Ali Mahmoud

No. 6 – Al Riyadi
- Position: Point guard
- League: Lebanese Basketball League

Personal information
- Born: May 28, 1983 (age 43) Ottawa, Ontario, Canada
- Listed height: 1.84 m (6 ft 0 in)
- Listed weight: 80 kg (176 lb)

Career information
- Playing career: 2003–present

Career history
- 2003–2004: Champville SC
- 2004–2016: Al Riyadi
- 2016–2017: Byblos Club
- 2017–2019: Al Riyadi
- 2020–2023: Dynamo Lebanon
- 2023–2025: Beirut Club
- 2025–present: Champville SC
- 2026–present: Al Riyadi

Career highlights
- 11× Lebanese League champion (2005–2016, 2019); No. 6 retired by Al Riyadi;

= Ali Mahmoud =

Canadian-Lebanese basketball player

Ali Mahmoud (علي محمود), sometimes nicknamed Ali Mack, is a Lebanese-Canadian professional basketball player for Al Riyadi of the Lebanese Basketball League.

==Career==
Mahmoud was born on May 28, 1983, in Ottawa, Ontario, Canada, to Toufic and Gina Mahmoud, Lebanese Shia Muslims who had immigrated to Canada.

He played with St. Patrick's High School Fighting Irish 1999 to 2002 and for one academic year, in 2002-2003, in University of Ottawa Gee-Gees. In 2003, Mahmoud was offered a professional contract by Champville SC, a Lebanese club in Division A. One year later, he moved to another Lebanese club Al Riyadi, where he stayed playing there until 2016. Afterwards, he joined Byblos Club for one year before returning to Al Riyadi.

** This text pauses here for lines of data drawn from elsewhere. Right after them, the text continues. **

## config.mk

```make
export PLATFORM = sky130hd
export DESIGN_NAME = prio_irq_arbiter
export DESIGN_NICKNAME = d
export VERILOG_FILES = /design/src/low_index_pick.v /design/src/pin_sync.v /design/src/prio_irq_arbiter.v
export VERILOG_INCLUDE_DIRS = /design/src
export SDC_FILE = /design/constraint.sdc
export NUM_CORES = 1
export LEC_CHECK = 0
export BUFFER_PORTS_ARGS = -buffer_cell sky130_fd_sc_hd__buf_2
export CAP_MARGIN = 20
export CORE_UTILIZATION = 50
export DETAILED_ROUTE_END_ITERATION = 16
export MAX_ROUTING_LAYER = met4
export PLACE_DENSITY = 0.8
export SLEW_MARGIN = 20
export SYNTH_ARGS = -nofsm -noshare
export SYNTH_HDL_FRONTEND = slang
export SYNTH_SLANG_ARGS = --single-unit
export TNS_END_PERCENT = 5
```

## constraint.sdc

```tcl
create_clock -name clk_i -period 3.5 [get_ports clk_i]
set_input_delay 0.875 -clock clk_i [delete_from_list [all_inputs] [get_ports clk_i]]
set_output_delay 0.875 -clock clk_i [all_outputs]
set_load 0.02 [all_outputs]
```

Mahmoud is also a member of the Lebanon national basketball team that participated in the 2006 FIBA World Championship which took place in Japan and in 2010 FIBA World Championship in Turkey. He is 1.83m and plays as a point guard (PG).

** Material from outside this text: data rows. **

$ cat config.mk
export PLATFORM = sky130hd
export DESIGN_NAME = cvsr_regs
export DESIGN_NICKNAME = d
export VERILOG_FILES = /design/src/hw/cvsr_floor.v /design/src/hw/cvsr_irq.v /design/src/hw/cvsr_regs.v
export VERILOG_INCLUDE_DIRS = /design/src /design/src/hw
export SDC_FILE = /design/constraint.sdc
export NUM_CORES = 1
export LEC_CHECK = 0
export ABC_AREA = 0
export ABC_CLOCK_PERIOD_IN_PS = 2150
export CORE_AREA = 2 2 109 111
export DETAILED_ROUTE_END_ITERATION = 8
export DIE_AREA = 0 0 111 113
export DONT_BUFFER_PORTS = 1
export PLACE_DENSITY = 0.48
export SYNTH_ARGS = -nofsm -noshare
export SYNTH_HDL_FRONTEND = slang
export SYNTH_HIERARCHICAL = 1
export SYNTH_SLANG_ARGS = --single-unit
$ cat constraint.sdc
create_clock -name clock -period 2.15 [get_ports clock]
set_input_delay 0.1075 -clock clock [delete_from_list [all_inputs] [get_ports clock]]
set_output_delay 0.1075 -clock clock [all_outputs]
set_load 0.005 [all_outputs]
$ cat src/hw/cvsr_consts.vh
/*
 * Constants of the charger status and input voltage floor register bank:
 * register indices, field positions, reset values and interrupt bit layout.
 * Assumes it is included by bare name from every design file that needs it.
 */
`ifndef CVSR_CONSTS_VH
`define CVSR_CONSTS_VH

// ----------------------------------------------------------------------------
// Register indices (byte address is four times the index)
// ----------------------------------------------------------------------------
`define CVSR_IDX_W            6
`define CVSR_IDX_SRC_STATUS   6'h0B
`define CVSR_IDX_FAULT        6'h0C
`define CVSR_IDX_FLOOR        6'h0D
`define CVSR_IDX_ILIM         6'h30
`define CVSR_IDX_IRQ_STATUS   6'h31
`define CVSR_IDX_IRQ_MASK     6'h32

// ----------------------------------------------------------------------------
// Source and charge status fields
// ----------------------------------------------------------------------------
`define CVSR_SRC_NONE         3'h0
`define CVSR_SRC_OTG          3'h7
`define CVSR_PHASE_IDLE       2'h0
`define CVSR_PHASE_PRE        2'h1
`define CVSR_PHASE_FAST       2'h2
`define CVSR_PHASE_DONE       2'h3

// ----------------------------------------------------------------------------
// Fault status fields
// ----------------------------------------------------------------------------
`define CVSR_CHG_OK           2'h0
`define CVSR_CHG_INPUT        2'h1
`define CVSR_CHG_THERMAL      2'h2
`define CVSR_CHG_TIMER        2'h3
`define CVSR_NTC_NORMAL       3'h0
`define CVSR_NTC_COLD         3'h1
`define CVSR_NTC_HOT          3'h2

// ----------------------------------------------------------------------------
// Input voltage floor register
// ----------------------------------------------------------------------------
`define CVSR_FLOOR_SEL_BIT    7
`define CVSR_FLOOR_SEL_RST    1'h0
`define CVSR_FLOOR_RST        7'h12
`define CVSR_FLOOR_MIN        7'h0D

// ----------------------------------------------------------------------------
// Input current limit register
// ----------------------------------------------------------------------------
`define CVSR_ILIM_W           6
`define CVSR_ILIM_RST         6'h00

// ----------------------------------------------------------------------------
// Interrupt status and mask layout
// ----------------------------------------------------------------------------
`define CVSR_IRQ_W            3
`define CVSR_IRQ_STATUS_CHG   0
`define CVSR_IRQ_FAULT_SET    1
`define CVSR_IRQ_PLUG_IN      2
`define CVSR_IRQ_MASK_RST     3'h0

`endif

$ cat src/hw/cvsr_floor.v
/*
 * Input voltage floor control: method select bit, stored floor code and the
 * clamped floor that the regulation loop uses.
 * Assumes one clock, a synchronous active-high reset and one-cycle strobes.
 */
`timescale 1ns/1ps
`include "cvsr_consts.vh"

module cvsr_floor (
   // Clock and reset
   input  wire       clock,
   input  wire       srst,
   // Host write
   input  wire       host_wr,
   input  wire [7:0] host_wdata,
   // Internal control
   input  wire       plug_in,
   input  wire       rel_update,
   input  wire [6:0] rel_floor,
   // State
   output reg        select_reg,
   output reg  [6:0] floor_reg,
   output reg  [6:0] applied_reg
);

   // ----------------------------------------------------------------------------
   // Floor storage
   // ----------------------------------------------------------------------------
   reg       select_next;
   reg [6:0] floor_next;

   always @* begin
      select_next = select_reg;
      floor_next  = floor_reg;
      if (plug_in) begin
         select_next = `CVSR_FLOOR_SEL_RST;
         floor_next  = `CVSR_FLOOR_RST;
      end else if (host_wr) begin
         select_next = host_wdata[`CVSR_FLOOR_SEL_BIT];
         if (host_wdata[`CVSR_FLOOR_SEL_BIT]) begin
            floor_next = host_wdata[6:0];
         end
      end else if (rel_update && !select_reg) begin
         floor_next = rel_floor;
      end
   end

   // Clamping after storage keeps the readback equal to what was written.
   always @(posedge clock) begin
      if (srst) begin
         select_reg  <= `CVSR_FLOOR_SEL_RST;
         floor_reg   <= `CVSR_FLOOR_RST;
         applied_reg <= `CVSR_FLOOR_RST;
      end else begin
         select_reg  <= select_next;
         floor_reg   <= floor_next;
         applied_reg <= (floor_next < `CVSR_FLOOR_MIN) ? `CVSR_FLOOR_MIN : floor_next;
      end
   end

endmodule // cvsr_floor

$ cat src/hw/cvsr_irq.v
/*
 * Sticky interrupt status with write-one-to-clear, a mask register and one
 * level interrupt output.
 * Assumes one clock, a synchronous active-high reset and one-cycle strobes.
 */
`timescale 1ns/1ps
`include "cvsr_consts.vh"

module cvsr_irq (
   // Clock and reset
   input  wire                   clock,
   input  wire                   srst,
   // Events
   input  wire [`CVSR_IRQ_W-1:0] events,
   // Host writes
   input  wire                   clr_wr,
   input  wire                   mask_wr,
   input  wire [`CVSR_IRQ_W-1:0] wdata,
   // State
   output reg  [`CVSR_IRQ_W-1:0] status_reg,
   output reg  [`CVSR_IRQ_W-1:0] mask_reg,
   output reg                    irq_reg
);

   // ----------------------------------------------------------------------------
   // Status and mask
   // ----------------------------------------------------------------------------
   wire [`CVSR_IRQ_W-1:0] clr_bits;
   wire [`CVSR_IRQ_W-1:0] status_next;
   wire [`CVSR_IRQ_W-1:0] mask_next;

   // A new event in the clearing cycle survives the clear.
   assign clr_bits    = clr_wr ? wdata : {`CVSR_IRQ_W{1'b0}};
   assign status_next = (status_reg & ~clr_bits) | events;
   assign mask_next   = mask_wr ? wdata : mask_reg;

   always @(posedge clock) begin
      if (srst) begin
         status_reg <= {`CVSR_IRQ_W{1'b0}};
         mask_reg   <= `CVSR_IRQ_MASK_RST;
         irq_reg    <= 1'b0;
      end else begin
         status_reg <= status_next;
         mask_reg   <= mask_next;
         irq_reg    <= |(status_next & mask_next);
      end
   end

endmodule // cvsr_irq

$ cat src/hw/cvsr_regs.v
/*
 * Charger status and input voltage floor register bank behind an APB slave.
 * Holds the source and charge status, the fault status, the input voltage
 * floor control, the input current limit and the interrupt registers.
 * Assumes the analogue side presents its conditions as levels synchronous to
 * clock, plug-in and update requests as one-cycle pulses, and an APB master.
 */
// The implementer's own choice: the APB register port.
`timescale 1ns/1ps
`include "cvsr_consts.vh"

// Functional notes
// Bits 7:5 of source status show the detected input source code.
// Current limit chosen for the detected source is loaded into its register.
// Bits 4:3 of source status show the charge phase.
// Bit 2 of source status is one while input power is good.
// Bit 0 is one while the system rail sits in minimum-voltage regulation.
// Bit 7 of fault status is one after the host watchdog expired.
// Bit 6 of fault status reports supply-mode overload, overvoltage or low battery.
// Bits 5:4 of fault status encode the charge fault.
// Bit 3 of fault status is one during battery overvoltage.
// Bits 2:0 of fault status report the thermistor state.
// Floor register bit 7 selects relative (0) or absolute (1) floor method.
// A plugged-in source returns method bit and floor field to defaults.
// Floor code is 2.6V plus 100mV per step; default code 0x12.
// Floor codes below 0x0D are applied as 0x0D.
// With method bit 0 the floor field follows internal control, host cannot write.
// With method bit 1 the host writes the floor field, which is applied.
// Writes to both status registers are ignored; they show live conditions.
// Bit 1 of source status reads as zero.
module cvsr_regs (
   // Clock and reset
   input  wire        clock,
   input  wire        srst,
   // APB slave
   input  wire        psel,
   input  wire        penable,
   input  wire        pwrite,
   input  wire [7:0]  paddr,
   input  wire [31:0] pwdata,
   output reg  [31:0] prdata,
   output reg         pready,
   output reg         pslverr,
   // Source and charge conditions
   input  wire [2:0]  input_source_type,
   input  wire [1:0]  charge_phase,
   input  wire        power_good_flag,
   input  wire        min_system_reg_flag,
   // Fault conditions
   input  wire        watchdog_expired,
   input  wire        supply_overload,
   input  wire        supply_overvoltage,
   input  wire        supply_battery_low,
   input  wire [1:0]  charge_fault_code,
   input  wire        battery_overvoltage_fault,
   input  wire [2:0]  thermistor_fault_code,
   // Input detection
   input  wire        source_plug_in,
   input  wire        limit_valid,
   input  wire [5:0]  limit_code,
   // Relative floor from internal control
   input  wire        rel_floor_update,
   input  wire [6:0]  rel_floor_code,
   // Regulation outputs
   output wire        abs_floor_select,
   output wire [6:0]  input_voltage_floor,
   output reg  [5:0]  input_current_limit,
   // Interrupt
   output wire        irq
);

   // ----------------------------------------------------------------------------
   // Helpers
   // ----------------------------------------------------------------------------
   function [31:0] cvsr_word;
      input [7:0] value;
      begin
         cvsr_word = {24'h000000, value};
      end
   endfunction

   function cvsr_hit;
      input [5:0] idx;
      input [5:0] want;
      begin
         cvsr_hit = (idx == want);
      end
   endfunction

   // ----------------------------------------------------------------------------
   // Live status capture
   // ----------------------------------------------------------------------------
   reg  [7:0] src_status_reg;
   reg  [7:0] fault_status_reg;
   reg  [7:0] src_status_prev_reg;
   reg  [7:0] fault_status_prev_reg;
   reg        status_valid_reg;
   wire [7:0] src_status_next;
   wire [7:0] fault_status_next;
   wire       supply_fault;

   assign supply_fault = supply_overload | supply_overvoltage | supply_battery_low;

   assign src_status_next = {input_source_type,
                             charge_phase,
                             power_good_flag,
                             1'b0,
                             min_system_reg_flag};

   assign fault_status_next = {watchdog_expired,
                               supply_fault,
                               charge_fault_code,
                               battery_overvoltage_fault,
                               thermistor_fault_code};

   // Status is resampled every cycle, so host writes never reach it.
   always @(posedge clock) begin
      if (srst) begin
         src_status_reg        <= 8'h00;
         fault_status_reg      <= 8'h00;
         src_status_prev_reg   <= 8'h00;
         fault_status_prev_reg <= 8'h00;
         status_valid_reg      <= 1'b0;
      end else begin
         src_status_reg        <= src_status_next;
         fault_status_reg      <= fault_status_next;
         src_status_prev_reg   <= src_status_reg;
         fault_status_prev_reg <= fault_status_reg;
         status_valid_reg      <= 1'b1;
      end
   end

   // ----------------------------------------------------------------------------
   // Interrupt events
   // ----------------------------------------------------------------------------
   reg                    status_seen_reg;
   wire [`CVSR_IRQ_W-1:0] irq_events;
   wire                   status_changed;
   wire                   fault_rose;

   // The first sample after reset is not compared, to avoid a spurious event.
   always @(posedge clock) begin
      if (srst) begin
         status_seen_reg <= 1'b0;
      end else begin
         status_seen_reg <= status_valid_reg;
      end
   end

   assign status_changed = status_seen_reg && (src_status_reg != src_status_prev_reg);
   assign fault_rose     = status_seen_reg &&
                           (fault_status_reg != fault_status_prev_reg) &&
                           (fault_status_reg != 8'h00);

   assign irq_events[`CVSR_IRQ_STATUS_CHG] = status_changed;
   assign irq_events[`CVSR_IRQ_FAULT_SET]  = fault_rose;
   assign irq_events[`CVSR_IRQ_PLUG_IN]    = source_plug_in;

   // ----------------------------------------------------------------------------
   // APB decode
   // ----------------------------------------------------------------------------
   reg         pready_reg;
   wire [5:0]  idx;
   wire        aligned;
   wire        mapped;
   wire        access_first;
   wire        access_done;
   wire        wr_done;
   wire        wr_floor;
   wire        wr_ilim;
   wire        wr_irq_clr;
   wire        wr_irq_mask;

   assign idx     = paddr[7:2];
   assign aligned = (paddr[1:0] == 2'h0);
   assign mapped  = aligned &&
                    (cvsr_hit(idx, `CVSR_IDX_SRC_STATUS) ||
                     cvsr_hit(idx, `CVSR_IDX_FAULT) ||
                     cvsr_hit(idx, `CVSR_IDX_FLOOR) ||
                     cvsr_hit(idx, `CVSR_IDX_ILIM) ||
                     cvsr_hit(idx, `CVSR_IDX_IRQ_STATUS) ||
                     cvsr_hit(idx, `CVSR_IDX_IRQ_MASK));

   // One wait state: the answer is prepared in the first access cycle.
   assign access_first = psel && penable && !pready_reg;
   assign access_done  = psel && penable && pready_reg;
   assign wr_done      = access_done && pwrite && mapped;

   assign wr_floor    = wr_done && cvsr_hit(idx, `CVSR_IDX_FLOOR);
   assign wr_ilim     = wr_done && cvsr_hit(idx, `CVSR_IDX_ILIM);
   assign wr_irq_clr  = wr_done && cvsr_hit(idx, `CVSR_IDX_IRQ_STATUS);
   assign wr_irq_mask = wr_done && cvsr_hit(idx, `CVSR_IDX_IRQ_MASK);

   // ----------------------------------------------------------------------------
   // Input voltage floor
   // ----------------------------------------------------------------------------
   wire       floor_select;
   wire [6:0] floor_code;
   wire [6:0] floor_applied;

   cvsr_floor u_floor (
      .clock       (clock),
      .srst        (srst),
      .host_wr     (wr_floor),
      .host_wdata  (pwdata[7:0]),
      .plug_in     (source_plug_in),
      .rel_update  (rel_floor_update),
      .rel_floor   (rel_floor_code),
      .select_reg  (floor_select),
      .floor_reg   (floor_code),
      .applied_reg (floor_applied)
   );

   assign abs_floor_select    = floor_select;
   assign input_voltage_floor = floor_applied;

   // ----------------------------------------------------------------------------
   // Input current limit
   // ----------------------------------------------------------------------------
   // A fresh detection result wins over a host write in the same cycle.
   always @(posedge clock) begin
      if (srst) begin
         input_current_limit <= `CVSR_ILIM_RST;
      end else if (limit_valid) begin
         input_current_limit <= limit_code;
      end else if (wr_ilim) begin
         input_current_limit <= pwdata[`CVSR_ILIM_W-1:0];
      end
   end

   // ----------------------------------------------------------------------------
   // Interrupt registers
   // ----------------------------------------------------------------------------
   wire [`CVSR_IRQ_W-1:0] irq_status;
   wire [`CVSR_IRQ_W-1:0] irq_mask;

   cvsr_irq u_irq (
      .clock      (clock),
      .srst       (srst),
      .events     (irq_events),
      .clr_wr     (wr_irq_clr),
      .mask_wr    (wr_irq_mask),
      .wdata      (pwdata[`CVSR_IRQ_W-1:0]),
      .status_reg (irq_status),
      .mask_reg   (irq_mask),
      .irq_reg    (irq)
   );

   // ----------------------------------------------------------------------------
   // Read multiplexer
   // ----------------------------------------------------------------------------
   reg [31:0] rdata_next;

   always @* begin
      rdata_next = 32'h00000000;
      case (idx)
         `CVSR_IDX_SRC_STATUS: begin
            rdata_next = cvsr_word(src_status_reg);
         end
         `CVSR_IDX_FAULT: begin
            rdata_next = cvsr_word(fault_status_reg);
         end
         `CVSR_IDX_FLOOR: begin
            rdata_next = cvsr_word({floor_select, floor_code});
         end
         `CVSR_IDX_ILIM: begin
            rdata_next = cvsr_word({2'h0, input_current_limit});
         end
         `CVSR_IDX_IRQ_STATUS: begin
            rdata_next = cvsr_word({5'h00, irq_status});
         end
         `CVSR_IDX_IRQ_MASK: begin
            rdata_next = cvsr_word({5'h00, irq_mask});
         end
         default: begin
            rdata_next = 32'h00000000;
         end
      endcase
      if (!aligned) begin
         rdata_next = 32'h00000000;
      end
   end

   // ----------------------------------------------------------------------------
   // APB answer
   // ----------------------------------------------------------------------------
   // Read data is held until the next answer is prepared; the error flag clears once the answer is taken.
   always @(posedge clock) begin
      if (srst) begin
         pready_reg <= 1'b0;
         pready     <= 1'b0;
         pslverr    <= 1'b0;
         prdata     <= 32'h00000000;
      end else begin
         pready_reg <= access_first;
         pready     <= access_first;
         if (access_first) begin
            pslverr <= !mapped;
            prdata  <= pwrite ? 32'h00000000 : rdata_next;
         end else if (access_done) begin
            pslverr <= 1'b0;
         end
      end
   end

endmodule // cvsr_regs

In the 2010 FIBA World Championship, he was the 2nd best stealer.

On January 23, 2013, it was noted in several publications, including FIBA.com, that he would be making his return to national team play and represent Lebanon in upcoming international tournaments.

== Clubs ==
- 2002–2003: Ottawa CIS starting five
- 2003–2004: Champville SC (Lebanon-Div.A, starting five): 6.8ppg, 3.7rpg, 2.9apg, 2.1spg
- 2004–2005: Sporting Al Riyadi Beirut (Lebanon-Div.A): 25 games: 8.7ppg, 5.2rpg, 4.9apg, Steals-1(3.1spg), 2FGP: 58.0%, 3FGP: 37.0%
- 2005–2006: Sporting Al Riyadi Beirut (Lebanon-Div.A)
- 2006–2007: Sporting Al Riyadi Beirut (Div.A): 18 games: 9.8ppg, 5.5rpg, 6.6apg, 2.9spg, 2FGP: 47.2%, 3PT: 32.7%, FT: 67.7%
- 2007–2008: Sporting Al Riyadi Beirut (Lebanon-Div.A): 19 games: 9.6ppg, 6.2rpg, 4.3apg, 2.0spg, 2FGP: 50.0%, 3PT: 37.8%, FT: 51.4%
- 2008–2009: Sporting Al Riyadi Beirut (Lebanon-Div.A, starting five): 23 games: 12.2ppg, 5.9rpg, Assists-1 (6.3apg), 2.0spg, 2FGP-3 (61.8%), 3PT: 30.1%, FT: 56.9%
- 2009–2010: Sporting Al Riyadi Beirut (Lebanon-Div.A, starting five)
- 2010–2011: Sporting Al Riyadi Beirut (Lebanon-Div.A)
- 2011–2012: Sporting Al Riyadi Beirut (Lebanon-Div.A)
- 2012–2013: Sporting Al Riyadi Beirut (Lebanon-Div.A)
- 2013–2014: Sporting Al Riyadi Beirut (Lebanon-Div.A)
- 2015–2016: Sporting Al Riyadi Beirut (Lebanon-Div.A)
- 2016–2017: Byblos Club (Lebanon-Div.A, starting five)
- 2017–2018: Sporting Al Riyadi Beirut (Lebanon-Div.A, runner-up)
- 2018–2019: Sporting Al Riyadi Beirut (Lebanon-Div.A, champion)
- 2022-2023: Dyamo Beirut (Lebanon-Div.A)
- 2023-2025: Beirut Club
- 2025–present: Champville SC

== Awards and achievements ==
- Lebanese Basketball League Champion -2005, 2006, 2007, 2008, 2009, 2010, 2011, 2014
- Asian Championships in Doha -2005 (Silver)
- World Championships in Japan -
- Asia-Basket.com All-Lebanese League Domestic Player of the Year -2009
- Asia-Basket.com All-Arab Club Championships 2nd Team -2009
- World Championships in Turkey - 2nd Best Stealer of the Tournament.